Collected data
========================
--- config.mk ---
export PLATFORM = sky130hd
export DESIGN_NAME = sensor_frame_parser_unit
export DESIGN_NICKNAME = d
export VERILOG_FILES = /design/src/sfp_pkg.sv /design/src/sensor_frame_parser_unit.sv
export SDC_FILE = /design/constraint.sdc
export NUM_CORES = 1
export LEC_CHECK = 0
export BUFFER_PORTS_ARGS = -buffer_cell sky130_fd_sc_hd__buf_2
export CAP_MARGIN = 20
export CORE_AREA = 8 8 134 136
export DETAILED_ROUTE_END_ITERATION = 16
export DIE_AREA = 0 0 142 144
export GPL_TIMING_DRIVEN = 1
export PLACE_DENSITY_LB_ADDON = 0.15
export REMOVE_ABC_BUFFERS = 1
export SLEW_MARGIN = 20
export SYNTH_ARGS = -nofsm -noshare
export SYNTH_HDL_FRONTEND = slang
export SYNTH_SLANG_ARGS = --single-unit
--- constraint.sdc ---
create_clock -name clk -period 20.1 [get_ports clk]
set_clock_uncertainty 0.1 [all_clocks]
set_input_delay 0 -clock clk [delete_from_list [all_inputs] [get_ports clk]]
set_output_delay 0 -clock clk [all_outputs]
set_load 0.01 [all_outputs]
--- src/sfp_pkg.sv ---
// ----------------------------------------------------------------------------
// sfp_pkg
// Constants and shared types for the sensor frame parser.
// ----------------------------------------------------------------------------
`default_nettype none

package sfp_pkg;

  localparam int unsigned STORE_DEPTH = 14;
  localparam int unsigned POS_W       = 4;
  localparam int unsigned NUM_RANGES  = 8;

  localparam logic [POS_W-1:0] POS_MAX   = 4'd15;
  localparam logic [POS_W-1:0] POSE_LEN  = 4'd12;
  localparam logic [POS_W-1:0] RANGE_LEN = 4'd14;

  localparam logic [7:0] TERM_BYTE  = 8'h23;
  localparam logic [7:0] SYNC_0     = 8'h45;
  localparam logic [7:0] SYNC_1     = 8'h54;
  localparam logic [7:0] POSE_CODE  = 8'h09;
  localparam logic [7:0] RANGE_CODE = 8'h0C;
  localparam logic [7:0] POSE_ID_0  = 8'h47;
  localparam logic [7:0] POSE_ID_1  = 8'h50;
  localparam logic [7:0] RANGE_ID_0 = 8'h55;
  localparam logic [7:0] RANGE_ID_1 = 8'h49;
  localparam logic [5:0] SUM_MASK   = 6'h3F;
  localparam logic [7:0] SUM_BIAS   = 8'h30;

  localparam int unsigned PAYLOAD_FIRST = 5;
  localparam int unsigned POSE_SUM_IDX  = 11;
  localparam int unsigned RANGE_SUM_IDX = 13;

  localparam logic KIND_POSE  = 1'b0;
  localparam logic KIND_RANGE = 1'b1;

  typedef logic [7:0] byte_t;

endpackage

`default_nettype wire

--- src/sensor_frame_parser_unit.sv ---
// ----------------------------------------------------------------------------
// sensor_frame_parser_unit
// Collects serial bytes into a frame and, on the terminator, checks the
// header and checksum and emits one decoded pose or range transaction.
// ----------------------------------------------------------------------------
//  channel | handshake             | payload
//  --------+-----------------------+------------------------------------------
//  in      | in_valid / in_stall   | rx_byte
//  out     | out_valid / out_stall | frame_kind, left_count, right_count,
//          |                       | heading_raw, range_0 .. range_7
//
//  One byte per cycle while in_stall is low. A terminator byte is decoded
//  from the frame registers in the cycle it is accepted; its result is in the
//  output register the next cycle. in_stall is high only while a result waits
//  and out_stall is high. Reset (synchronous, rst) clears the byte position
//  and the output valid; the frame registers are not reset.
// ----------------------------------------------------------------------------
`default_nettype none

module sensor_frame_parser_unit
  import sfp_pkg::*;
(
  input  wire logic               clk,
  input  wire logic               rst,
  input  wire logic               in_valid,
  output logic                    in_stall,
  input  wire logic [7:0]         rx_byte,
  output logic                    out_valid,
  input  wire logic               out_stall,
  output logic                    frame_kind,
  output logic signed [15:0]      left_count,
  output logic signed [15:0]      right_count,
  output logic [15:0]             heading_raw,
  output logic [7:0]              range_0,
  output logic [7:0]              range_1,
  output logic [7:0]              range_2,
  output logic [7:0]              range_3,
  output logic [7:0]              range_4,
  output logic [7:0]              range_5,
  output logic [7:0]              range_6,
  output logic [7:0]              range_7
);

  byte_t            frame_store [STORE_DEPTH];
  logic [POS_W-1:0] byte_position;

  logic             in_take;
  logic             is_term;
  logic             pose_hdr;
  logic             range_hdr;
  logic [5:0]       pose_sum;
  logic [5:0]       range_sum;
  logic             pose_ok;
  logic             range_ok;
  logic             result_next;

  byte_t            ranges [NUM_RANGES];

  assign in_stall = out_valid && out_stall;
  assign in_take  = in_valid && !in_stall;
  assign is_term  = (rx_byte == TERM_BYTE);

  always_ff @(posedge clk) begin
    if (rst) begin
      byte_position <= '0;
    end else if (in_take) begin
      if (is_term) begin
        byte_position <= '0;
      end else if (byte_position != POS_MAX) begin
        byte_position <= byte_position + 1'b1;
      end
    end
  end

  always_ff @(posedge clk) begin
    if (in_take && !is_term && (byte_position < POS_W'(STORE_DEPTH))) begin
      frame_store[byte_position] <= rx_byte;
    end
  end

  always_comb begin
    pose_hdr  = (frame_store[0] == SYNC_0) && (frame_store[1] == SYNC_1) &&
                (frame_store[2] == POSE_CODE) && (frame_store[3] == POSE_ID_0) &&
                (frame_store[4] == POSE_ID_1);
    range_hdr = (frame_store[0] == SYNC_0) && (frame_store[1] == SYNC_1) &&
                (frame_store[2] == RANGE_CODE) && (frame_store[3] == RANGE_ID_0) &&
                (frame_store[4] == RANGE_ID_1);
    pose_sum  = '0;
    range_sum = '0;
    for (int i = 0; i < 6; i++) begin
      pose_sum = pose_sum + frame_store[PAYLOAD_FIRST + i][5:0];
    end
    for (int i = 0; i < NUM_RANGES; i++) begin
      range_sum = range_sum + frame_store[PAYLOAD_FIRST + i][5:0];
    end
    pose_ok  = (byte_position >= POSE_LEN) && pose_hdr &&
               (({2'b00, pose_sum & SUM_MASK} + SUM_BIAS) == frame_store[POSE_SUM_IDX]);
    range_ok = (byte_position >= RANGE_LEN) && range_hdr &&
               (({2'b00, range_sum & SUM_MASK} + SUM_BIAS) == frame_store[RANGE_SUM_IDX]);
    result_next = in_take && is_term && (pose_ok || range_ok);
  end

  always_ff @(posedge clk) begin
    if (rst) begin
      out_valid <= 1'b0;
    end else if (!in_stall) begin
      out_valid <= result_next;
    end
  end

  always_ff @(posedge clk) begin
    if (result_next) begin
      if (pose_ok) begin
        frame_kind  <= KIND_POSE;
        left_count  <= {frame_store[5], frame_store[6]};
        right_count <= {frame_store[7], frame_store[8]};
        heading_raw <= {frame_store[9], frame_store[10]};
        for (int i = 0; i < NUM_RANGES; i++) begin
          ranges[i] <= '0;
        end
      end else begin
        frame_kind  <= KIND_RANGE;
        left_count  <= '0;
        right_count <= '0;
        heading_raw <= '0;
        for (int i = 0; i < NUM_RANGES; i++) begin
          ranges[i] <= frame_store[PAYLOAD_FIRST + i];
        end
      end
    end
  end

  assign range_0 = ranges[0];
  assign range_1 = ranges[1];
  assign range_2 = ranges[2];
  assign range_3 = ranges[3];
  assign range_4 = ranges[4];
  assign range_5 = ranges[5];
  assign range_6 = ranges[6];
  assign range_7 = ranges[7];

endmodule

`default_nettype wire

Yosys cells after proc, flatten, opt, wreduce, memory -nomap -nowiden --
Memories as Yosys holds them, arrays and structs flattened. Cells that the tools add are included.
Storage, ports and cells: flip-flop bits (word level) 54, latch bits 0, RAM bits 176, ROM bits 0, bits of input ports 12, logic and storage cells 81, memories 2
Operators by class: add/subtract/negate cells 10, $mul 0, div/mod/pow operators 0, magnitude comparators 3, eq/ne operators 12, shifts and indexed selects 0, mux-type cells 18, bitwise operators 8, reduce and logical (&&, ||, !) cells 22
Memory list:
- frame_store | depth 14, width 8, read ports 14, clocked after memory_dff 0, wr ports 1, line sensor_frame_parser_unit.sv:44 | byte_t frame_store [STORE_DEPTH];
- ranges | depth 8, width 8, read ports 8, clocked after memory_dff 0, wr ports 8, line sensor_frame_parser_unit.sv:57 | byte_t ranges [NUM_RANGES];
Operators with widths (number):
- 8-bit 2-to-1 mux | 8
- 8-bit by 7-bit == test with 1-bit output (second input constant) | 6
- 6-bit adder | 7
- 1-bit logical AND | 17
- 7-bit by 8-bit == test with 1-bit output | 2
- 8-bit by 4-bit == test with 1-bit output (second input constant) | 2
- 6-bit by 6-bit adder with 7-bit output (second input constant) | 2
- 8-bit by 6-bit == test with 1-bit output (second input constant) | 1
- 4-bit greater-or-equal comparator (second input constant) | 2
- 1-bit 2-to-1 mux | 8
- 4-bit 2-to-1 mux | 2
- 1-bit OR | 8
- 4-bit by 1-bit adder with 4-bit output (second input constant) | 1
- 4-bit less-than comparator (second input constant) | 1
- 4-bit != test (second input constant) | 1
- 1-bit logical NOT | 2
- 2-bit AND reduction | 1
- 2-bit nonzero test | 1
- 1-bit logical OR | 1

Logic depth before layout (Yosys ltp) --
word-level depth 15, gate-level depth with buffers 25

Least setup slack after synthesis --
Ideal clock, no wire load.
path kind register to register, from memory frame_store[10][2] in the netlist's numbering, to memory ranges[0][0] in the netlist's numbering (enable), setup time 426 ps, data arrival time 6752 ps, setup slack 12823 ps, stages on the path, launching flop included 24, path buffers 2, period minus slack after synthesis 7277 ps, cell sequence edfxtp_1 -> fa_1 -> inv_1 -> fa_1 -> inv_1 -> fa_1 -> ha_1 -> fa_1 -> inv_1 -> fa_1 -> inv_1 -> ha_1 -> a21o_1 -> a21oi_1 -> xnor2_1 -> xnor2_1 -> ha_1 -> xor2_1 -> nand4_1 -> nor4_1 -> and4_1 -> buf_6 -> buf_8 -> or2_1
RTL lines (line):
- start, declared | sensor_frame_parser_unit.sv:44
- end, declared | sensor_frame_parser_unit.sv:57

==> flow_metrics.tcl <==
set metrics [dict create \
    outcome "finished clean" \
    avgSynthCellArea_um2 16.71 \
    multiInputGateArea_um2 2173 \
    portBuffers 126 \
    clkLatencyLatePin_ns 0.50 \
    clk_pin_slew_ns 0.07 \
    core_um2 16050 \
    p_switching_uw 174.1 \
    hold_class "in -> reg" \
    max_slew_margin_pct 24.97 \
    yosysSeqAreaShare_pct 73.40 \
    viasPerCell 5.119 \
    drc 0 \
    gr-total-overflow 0 \
    seq_area_um2 6857 \
    ys_top_cells_by_count "edfxtp_1 (225), and2_1 (98), inv_1 (45)" \
    hp-start "in_valid" \
    p_sw_share_pct 18.59 \
    setup_viol 0 \
    cp.required_ns 20.13 \
    first_iter_violations 316 \
    yosys_register_bits 230 \
    async_flop_share_pct 0 \
    grt_pass1_vias 5166 \
    cts_buffers 23 \
    totalNegativeSetupSlack_ns 0 \
    cts_sinks 230 \
    dieWidth_um 142 \
    arrival_ns 7.20 \
    num_vias 4807 \
    htreeDepth 1 \
    tritoncts "built" \
    synth_cell_type_count 41 \
    crit_path_start_kind "flip-flop" \
    path_class "reg -> reg" \
    power_density_nw_per_um2 85.62 \
    wl_per_cell_um 20.06 \
    gp_congestion 0.8518 \
    ys.flop_type "edfxtp_1" \
    power.share.combinational_pct 1.4 \
    drive_above_1_share_pct 23.09 \
    fmax_ghz 0.1396 \
    ant_nets 0 \
    worstSetupEndpointType "flip-flop" \
    layout.nets 758 \
    io_pins 127 \
    root_buffer "clkbuf_16" \
    synth_edf_count 225 \
    rows 47 \
    grt_usage_pct 18.88 \
    seqPwrFrac_pct 56.2 \
    tightest_slew_ns 1.121 \
    cts_setup_buffers 0 \
    fill_cells 1095 \
    leakagePower_nw 4.093 \
    drt_pass1_iterations 5 \
    synth_largest_area_cell "edfxtp_1" \
    grt_pass1_wl_mm 28.74 \
    total_power_uw 936.1 \
    synth.area.top_cells "edfxtp_1 (72%), and2_1 (6.6%), fa_1 (5.4%), xnor2_1 (2.4%), ha_1 (1.9%)" \
    hpwlAfterDp_mm 12.65 \
    synth_most_common_cell "edfxtp_1" \
    n_antenna_cell 0 \
    rsz0062_at_grt "false" \
    ir_drop_mv 0.07966 \
    antenna_found_initial 0 \
    cts_resized 0 \
    min_period_ns 7.163 \
    syn_area_um2 9341 \
    drt-total-wl_mm 18.84 \
    post-route-period-util_pct 35.64 \
    cts.path.max_buffers 3 \
    clockPowerShare_pct 42.4 \
    design_area_um2 10930 \
    grt_max_degree 65 \
    area_delta_synth_final_pct 17.05 \
    slew_violations 0 \
    dieArea_um2 20450 \
    die_height_um 144 \
    start_util_pct 58.19 \
    synth_top_area_share_pct 72.33 \
    p_int_uw 762.1 \
    cap_viol_max_count 0 \
    reg2reg_from "frame_store[10][2]" \
    crit_path_start "frame_store[10][2]" \
    syn_inst 559 \
    yosys_warnings 0 \
    placed_area_um2 10110 \
    path_max_fanout 52 \
    hold_viol 0 \
]
==> cells in the final DEF (no fill, tap or decap), drive strengths merged, types with 10 or more instances in the layout <==
master | netlist | final
a21oi | 11 | 11
and2 | 98 | 98
buf | 16 | 129
clkbuf | 2 | 27
dlygate4sd3 | 0 | 12
edfxtp | 225 | 225
fa | 25 | 25
ha | 14 | 14
inv | 46 | 46
nand2 | 10 | 10
nor2 | 16 | 16
xnor2 | 26 | 26
==> logic make-up (layout without fill, tap and decap cells) <==
family | Yosys count | count (layout) | synth area share (%)
AO/OA/AOI/OAI | 25 | 25 | 1.728
XOR/XNOR | 34 | 34 | 3.188
adder cells (fa/ha/maj) | 39 | 39 | 7.233
buffers and inverters | 64 | 224 | 3.589
flip-flops | 230 | 230 | 73.40
AND/OR/NAND/NOR | 167 | 167 | 10.86
==> path summary, 6_finish.rpt <==
kind / to / cells after the start / slack, ns
max: ranges[0][61] / 22 / 12.94
min: byte_position[2] / 6 / 0.08
max reg2reg: ranges[0][61] / 22 / 12.94
min reg2reg: ranges[0][55] / 0 / 0.38
==> cell type report <==
class	count	area share, %
sequential	230	62.71
multi-input combinational	265	19.88
timing repair buffer	141	7.072
clock buffer	27	5.401
tap	220	2.517
inverter	46	1.579
clock inverter	10	0.8468
==> what timing repair did <==
action,CTS,global route
hold buffers,12,0
endpoints found under the hold margin,117,0
setup endpoints to repair,0,0
==> worst max-delay path, cell delays in order, from the launching register on <==
cell and delay (ns):
edfxtp_1 0.43, fa_1 0.55, inv_1 0.06, fa_1 0.53
inv_1 0.06, fa_1 0.47, ha_1 0.24, fa_1 0.52
inv_1 0.06, fa_1 0.47, inv_1 0.04, ha_1 0.32
a21o_1 0.17, a21oi_1 0.19, xnor2_1 0.16, xnor2_1 0.15
ha_1 0.26, xor2_1 0.16, nand4_1 0.11, nor4_1 0.17
and4_1 0.53, or2_2 0.39, buf_4 0.60
==> power groups by stage <==
stage | Clock [mW] | Sequential [mW] | Combinational (mW)
finish | 0.397 | 0.526 | 0.0132
global route | 0.422 | 0.526 | 0.0146
CTS | 0.402 | 0.526 | 0.0134
detailed placement | 0 | 0.536 | 0.0115
global placement | 0 | 0.536 | 0.0112
floorplan | 0 | 0.536 | 0.00440
==> state kept, by name, summed over array words and instances, names as in the netlist <==
signal / flops
heading_raw: 16
right_count: 16
frame_store: 112
byte_position: 4
ranges: 64
left_count: 16
out_valid: 1
frame_kind: 1
==> layer usage <==
layer	routed length (um)	global-route usage, %
met3	1338	3.962
met5	0	0
met4	393	5.088
met1	7286	22.79
met2	9822	33.80
==> stage by stage <==
| stage | worst slack (ns) | util (%) | instances | hold WS, ns |
|---|---|---|---|---|
| 2_1_floorplan | 12.46 | - | 541 | -0.02762 |
| 3_3_place_gp | 13.07 | 62.92 | 889 | 0.1501 |
| 3_5_place_dp | 12.90 | 62.96 | 890 | 0.1523 |
| 4_1_cts | 12.86 | 67.97 | 939 | 0.06234 |
| 5_1_grt | 12.54 | 68.11 | 939 | 0.1353 |
| 6_report | 12.94 | 68.11 | 939 | 0.08312 |
No activity file was read; power rests on OpenSTA's default activity.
========================
* Task statement
Lines from the top of the entries through the line with "export SYNTH_ARGS = -nofsm -noshare" are to be transcribed exactly, and nothing more.

* Worked solution
--- config.mk ---
export PLATFORM = sky130hd
export DESIGN_NAME = sensor_frame_parser_unit
export DESIGN_NICKNAME = d
export VERILOG_FILES = /design/src/sfp_pkg.sv /design/src/sensor_frame_parser_unit.sv
export SDC_FILE = /design/constraint.sdc
export NUM_CORES = 1
export LEC_CHECK = 0
export BUFFER_PORTS_ARGS = -buffer_cell sky130_fd_sc_hd__buf_2
export CAP_MARGIN = 20
export CORE_AREA = 8 8 134 136
export DETAILED_ROUTE_END_ITERATION = 16
export DIE_AREA = 0 0 142 144
export GPL_TIMING_DRIVEN = 1
export PLACE_DENSITY_LB_ADDON = 0.15
export REMOVE_ABC_BUFFERS = 1
export SLEW_MARGIN = 20
export SYNTH_ARGS = -nofsm -noshare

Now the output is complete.